This is an optimization exercise on Yosys and OpenROAD, whose aim is a short achievable clock period and few clock cycles, not a production implementation. Only simulation tests tie the RTL to the original design; equivalence was not proved.

==> flow/design.v <==
`timescale 1ns/1ns
package cpuIsaPkg;
    typedef logic [8-1:0] data_t;                  
    typedef logic [8-1:0] addr_t;                  
    typedef logic [$clog2(4)-1:0] regIdx_t;      
    typedef logic [2*8-1:0] instr_t;               
    typedef enum logic [3:0] {
        LDI = 4'd0,      
        LDM = 4'd1,      
        STM = 4'd2,      
        MOV = 4'd3,
        AND = 4'd4,
        OR  = 4'd5,
        NOT = 4'd6,
        ADD = 4'd7,
        SUB = 4'd8,
        LSL = 4'd9,
        LSR = 4'd10,
        INC = 4'd11,
        DEC = 4'd12,
        BRA = 4'd13,
        BNE = 4'd14,     
        NOP = 4'd15
    } opcode_e;
    typedef enum logic [1:0] {
        FETCH_HI = 2'd0,
        FETCH_LO = 2'd1,
        EXEC     = 2'd2
    } step_e;
    typedef struct packed {
        logic z;
        logic c;
        logic n;
    } flags_t;
    typedef enum logic [1:0] {
        WB_ALU = 2'd0,
        WB_IMM = 2'd1,
        WB_MEM = 2'd2
    } wbSrc_e;
    typedef struct packed {
        logic    regWe;
        regIdx_t regWsel;
        regIdx_t rdSelA;
        regIdx_t rdSelB;
        wbSrc_e  wbSrc;
        opcode_e aluOp;
        logic    flagsWe;
        logic    fetchHi;        
        logic    fetchLo;        
        logic    memWe;
        logic    branch;         
        logic    branchIfNz;     
        data_t   operand;        
    } ctrl_t;
    typedef struct packed {
        logic  we;
        addr_t addr;
        data_t data;
    } memLoad_t;
    typedef struct packed {
        logic  we;
        addr_t addr;
        data_t data;
    } memWrite_t;
    typedef struct packed {
        addr_t  pc;
        flags_t flags;
        logic   instrDone;
    } cpuStatus_t;
endpackage
`timescale 1ns/1ns
module instrDecoder
(
    input  logic   clk,
    input  logic   rst,
    input  cpuIsaPkg::data_t  rdData,
    input  cpuIsaPkg::flags_t flags,
    output cpuIsaPkg::ctrl_t  ctrl,
    output logic   instrDone
);
    cpuIsaPkg::step_e   step;
    cpuIsaPkg::instr_t  ir;
    cpuIsaPkg::opcode_e opcode;
    cpuIsaPkg::regIdx_t dst;
    cpuIsaPkg::regIdx_t src;
    always_ff @(posedge clk) begin
        if (rst) begin
            step <= cpuIsaPkg::FETCH_HI;
        end else begin
            case (step)
                cpuIsaPkg::FETCH_HI: step <= cpuIsaPkg::FETCH_LO;
                cpuIsaPkg::FETCH_LO: step <= cpuIsaPkg::EXEC;
                default:  step <= cpuIsaPkg::FETCH_HI;
            endcase
        end
    end
    always_ff @(posedge clk) begin
        if (!rst && step == cpuIsaPkg::FETCH_HI) begin
            ir[15:8] <= rdData;
        end
        if (!rst && step == cpuIsaPkg::FETCH_LO) begin
            ir[7:0] <= rdData;
        end
    end
    assign opcode = cpuIsaPkg::opcode_e'(ir[15:12]);
    assign dst    = ir[11:10];
    assign src    = ir[9:8];
    always_comb begin
        ctrl         = '0;
        ctrl.regWsel = dst;
        ctrl.rdSelA  = dst;          
        ctrl.rdSelB  = src;
        ctrl.wbSrc   = cpuIsaPkg::WB_ALU;
        ctrl.aluOp   = opcode;
        ctrl.operand = ir[7:0];
        ctrl.fetchHi = (step == cpuIsaPkg::FETCH_HI);
        ctrl.fetchLo = (step == cpuIsaPkg::FETCH_LO);
        if (step == cpuIsaPkg::EXEC) begin
            case (opcode)
                cpuIsaPkg::LDI: begin
                    ctrl.regWe = 1'b1;
                    ctrl.wbSrc = cpuIsaPkg::WB_IMM;
                end
                cpuIsaPkg::LDM: begin
                    ctrl.regWe = 1'b1;
                    ctrl.wbSrc = cpuIsaPkg::WB_MEM;
                end
                cpuIsaPkg::STM: begin
                    ctrl.memWe  = 1'b1;
                    ctrl.rdSelA = src;   
                end
                cpuIsaPkg::MOV, cpuIsaPkg::AND, cpuIsaPkg::OR, cpuIsaPkg::NOT, cpuIsaPkg::ADD, cpuIsaPkg::SUB, cpuIsaPkg::LSL, cpuIsaPkg::LSR, cpuIsaPkg::INC, cpuIsaPkg::DEC: begin
                    ctrl.regWe   = 1'b1;
                    ctrl.flagsWe = 1'b1;
                end
                cpuIsaPkg::BRA: ctrl.branch = 1'b1;
                cpuIsaPkg::BNE: ctrl.branchIfNz = ~flags.z;
                default: ;
            endcase
        end
    end
    assign instrDone = (step == cpuIsaPkg::EXEC);
endmodule
`timescale 1ns/1ns
module regFile
(
    input  logic  clk,
    input  logic  rst,
    input  cpuIsaPkg::ctrl_t ctrl,
    input  cpuIsaPkg::data_t aluResult,
    input  cpuIsaPkg::data_t rdData,
    output cpuIsaPkg::data_t rdA,
    output cpuIsaPkg::data_t rdB
);
    cpuIsaPkg::data_t regs [4];
    cpuIsaPkg::data_t wbData;
    always_comb begin
        case (ctrl.wbSrc)
            cpuIsaPkg::WB_IMM:  wbData = ctrl.operand;
            cpuIsaPkg::WB_MEM:  wbData = rdData;        
            default: wbData = aluResult;
        endcase
    end
    always_ff @(posedge clk) begin
        if (rst) begin
            for (int i = 0; i < 4; i++) begin
                regs[i] <= '0;
            end
        end else if (ctrl.regWe) begin
            regs[ctrl.regWsel] <= wbData;
        end
    end
    assign rdA = regs[ctrl.rdSelA];
    assign rdB = regs[ctrl.rdSelB];
endmodule
`timescale 1ns/1ns
module aluCore
(
    input  logic   clk,
    input  logic   rst,
    input  cpuIsaPkg::ctrl_t  ctrl,
    input  cpuIsaPkg::data_t  a,
    input  cpuIsaPkg::data_t  b,
    output cpuIsaPkg::data_t  result,
    output cpuIsaPkg::flags_t flags
);
    logic carry;
    logic carryWe;
    always_comb begin
        carry   = flags.c;
        carryWe = 1'b0;
        case (ctrl.aluOp)
            cpuIsaPkg::MOV: result = b;
            cpuIsaPkg::AND: result = a & b;
            cpuIsaPkg::OR:  result = a | b;
            cpuIsaPkg::NOT: result = ~b;
            cpuIsaPkg::ADD: begin
                {carry, result} = {1'b0, a} + {1'b0, b};
                carryWe = 1'b1;
            end
            cpuIsaPkg::SUB: begin
                {carry, result} = {1'b0, a} - {1'b0, b};
                carry   = ~carry;            
                carryWe = 1'b1;
            end
            cpuIsaPkg::LSL: begin
                carry   = b[7];
                result  = {b[6:0], 1'b0};
                carryWe = 1'b1;
            end
            cpuIsaPkg::LSR: begin
                carry   = b[0];
                result  = {1'b0, b[7:1]};
                carryWe = 1'b1;
            end
            cpuIsaPkg::INC: result = b + 8'd1;
            cpuIsaPkg::DEC: result = b - 8'd1;
            default: result = '0;            
        endcase
    end
    always_ff @(posedge clk) begin
        if (rst) begin
            flags <= '0;
        end else if (ctrl.flagsWe) begin
            flags.z <= (result == '0);
            flags.n <= result[7];
            if (carryWe) begin
                flags.c <= carry;            
            end
        end
    end
endmodule
`timescale 1ns/1ns
module addrUnit
(
    input  logic  clk,
    input  logic  rst,
    input  cpuIsaPkg::ctrl_t ctrl,
    output cpuIsaPkg::addr_t pc,
    output cpuIsaPkg::addr_t memAddr
);
    logic fetching;
    logic taken;
    assign fetching = ctrl.fetchHi | ctrl.fetchLo;
    assign taken = ctrl.branch | ctrl.branchIfNz;
    always_ff @(posedge clk) begin
        if (rst) begin
            pc <= '0;
        end else if (fetching) begin
            pc <= pc + 8'd1;
        end else if (taken) begin
            pc <= cpuIsaPkg::addr_t'(ctrl.operand);     
        end
    end
    assign memAddr = fetching ? pc : cpuIsaPkg::addr_t'(ctrl.operand);
endmodule
`timescale 1ns/1ns
module dataMemory
(
    input  logic      clk,
    input  cpuIsaPkg::memLoad_t  load,
    input  cpuIsaPkg::addr_t     addr,
    input  cpuIsaPkg::memWrite_t wr,
    output cpuIsaPkg::data_t     rdData
);
    cpuIsaPkg::data_t mem [256];
    always_ff @(posedge clk) begin
        if (load.we) begin
            mem[load.addr] <= load.data;
        end else if (wr.we) begin
            mem[wr.addr] <= wr.data;
        end
    end
    assign rdData = mem[addr];
endmodule
`timescale 1ns/1ns
module cpuTop
(
    input  logic       clk,
    input  logic       rst,
    input  logic       load_we,
    input  logic [7:0] load_addr,
    input  logic [7:0] load_data,
    output logic       store_we,
    output logic [7:0] store_addr,
    output logic [7:0] store_data,
    output logic [7:0] status_pc,
    output logic [2:0] status_flags,
    output logic       status_instrDone
);
    cpuIsaPkg::ctrl_t     ctrl;
    cpuIsaPkg::data_t     rdData;
    cpuIsaPkg::data_t     rdA;
    cpuIsaPkg::data_t     rdB;
    cpuIsaPkg::data_t     aluResult;
    cpuIsaPkg::flags_t    flags;
    cpuIsaPkg::addr_t     pc;
    cpuIsaPkg::addr_t     memAddr;
    logic                 instrDone;
    cpuIsaPkg::memLoad_t  load;
    cpuIsaPkg::memWrite_t store;
    assign load.we   = load_we;
    assign load.addr = load_addr;
    assign load.data = load_data;
    instrDecoder decoder_i (
        .clk(clk), .rst(rst), .rdData(rdData), .flags(flags),
        .ctrl(ctrl), .instrDone(instrDone)
    );
    regFile regs_i (
        .clk(clk), .rst(rst), .ctrl(ctrl), .aluResult(aluResult),
        .rdData(rdData), .rdA(rdA), .rdB(rdB)
    );
    aluCore alu_i (
        .clk(clk), .rst(rst), .ctrl(ctrl), .a(rdA), .b(rdB),
        .result(aluResult), .flags(flags)
    );
    addrUnit addr_i (.clk(clk), .rst(rst), .ctrl(ctrl), .pc(pc), .memAddr(memAddr));
    dataMemory mem_i (
        .clk(clk), .load(load), .addr(memAddr), .wr(store), .rdData(rdData)
    );
    assign store.we   = ctrl.memWe;
    assign store.addr = cpuIsaPkg::addr_t'(ctrl.operand);
    assign store.data = rdA;
    assign store_we         = store.we;
    assign store_addr       = store.addr;
    assign store_data       = store.data;
    assign status_pc        = pc;
    assign status_flags     = flags;
    assign status_instrDone = instrDone;
endmodule
==> flow/config.mk <==
export PLATFORM = sky130hd
export DESIGN_NAME = cpuTop
export DESIGN_NICKNAME = cpuTop
export VERILOG_FILES = /design/flow/design.v
export SDC_FILE = /design/flow/constraint.sdc
export NUM_CORES = 4
export LEC_CHECK = 0
export CAP_MARGIN = 20
export CORE_MARGIN = 2
export CORE_UTILIZATION = 40
export SLEW_MARGIN = 20
==> flow/constraint.sdc <==
create_clock -name core_clock -period 7.0 [get_ports {clk}]
set_input_delay 1.4000 -clock core_clock [delete_from_list [all_inputs] [get_ports {clk}]]
set_output_delay 1.4000 -clock core_clock [all_outputs]
set_load 0.01 [all_outputs]
run.sh (not shown) runs the stock make flow with config.mk's settings and CLKGATE_MAP_FILE= SYNTH_SCRIPT=/design/flow/synth_recipe.tcl, a recipe that flattens the netlist after the stock synthesis.
Testbench counts at the start, summed over its fixed seeds: cycles 16,969.
==> next run, changes <==
SETUP_SLACK_MARGIN = 4.5   (was default)
TNS_END_PERCENT = 5   (was default)
=> The changed run finished clean; setup slack improves by 1600 ps; wire length grows by about a fifth; sequential share of layout area falls by 4.9 points; cell area rose by roughly a tenth; clock skew increases by 17 ps.

re-timing with driven ports:
Ports are ideal in the flow. The routed layouts listed here were re-timed in OpenROAD.
Step 1 sets driving cells, clkbuf_16 on the clock port and buf_2 on the other inputs (assumed; they add their load-dependent delay and slew).
Step 2 adds t to the input delays and takes it off the output delays; t is the mean of the earliest and latest rising clock arrival at the registers after step 1. Input paths then give back, and output paths get back, about the clock's delay inside the block.
Three values: ideal ports, drivers, drivers and shift; two values: the first two.
| run | t, ns | setup slack, ns | worst hold slack (ns) | worst data-port slew with drivers (ns) | cell pins on the clock port's net |
|---|---|---|---|---|---|
| the first run | 0.952 | 0.868 / 0.868 / 0.868 | 0.517 / 0.517 / 0.517 | 0.17 | 1 |
| the second run | 1.006 | 2.496 / 2.496 / 2.038 | 0.506 / 0.506 / 0.506 | 0.12 | 1 |
After both steps every run listed still meets setup and hold. The setup slack of the second run, which loses most, moves by 0.000 ns with the drivers and by -0.458 ns with both steps.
════
REQUIRED WORK: Working through the records, find each line containing the word "EXEC" and copy it.

ANSWER BOX:
        EXEC     = 2'd2
                cpuIsaPkg::FETCH_LO: step <= cpuIsaPkg::EXEC;
        if (step == cpuIsaPkg::EXEC) begin
    assign instrDone = (step == cpuIsaPkg::EXEC);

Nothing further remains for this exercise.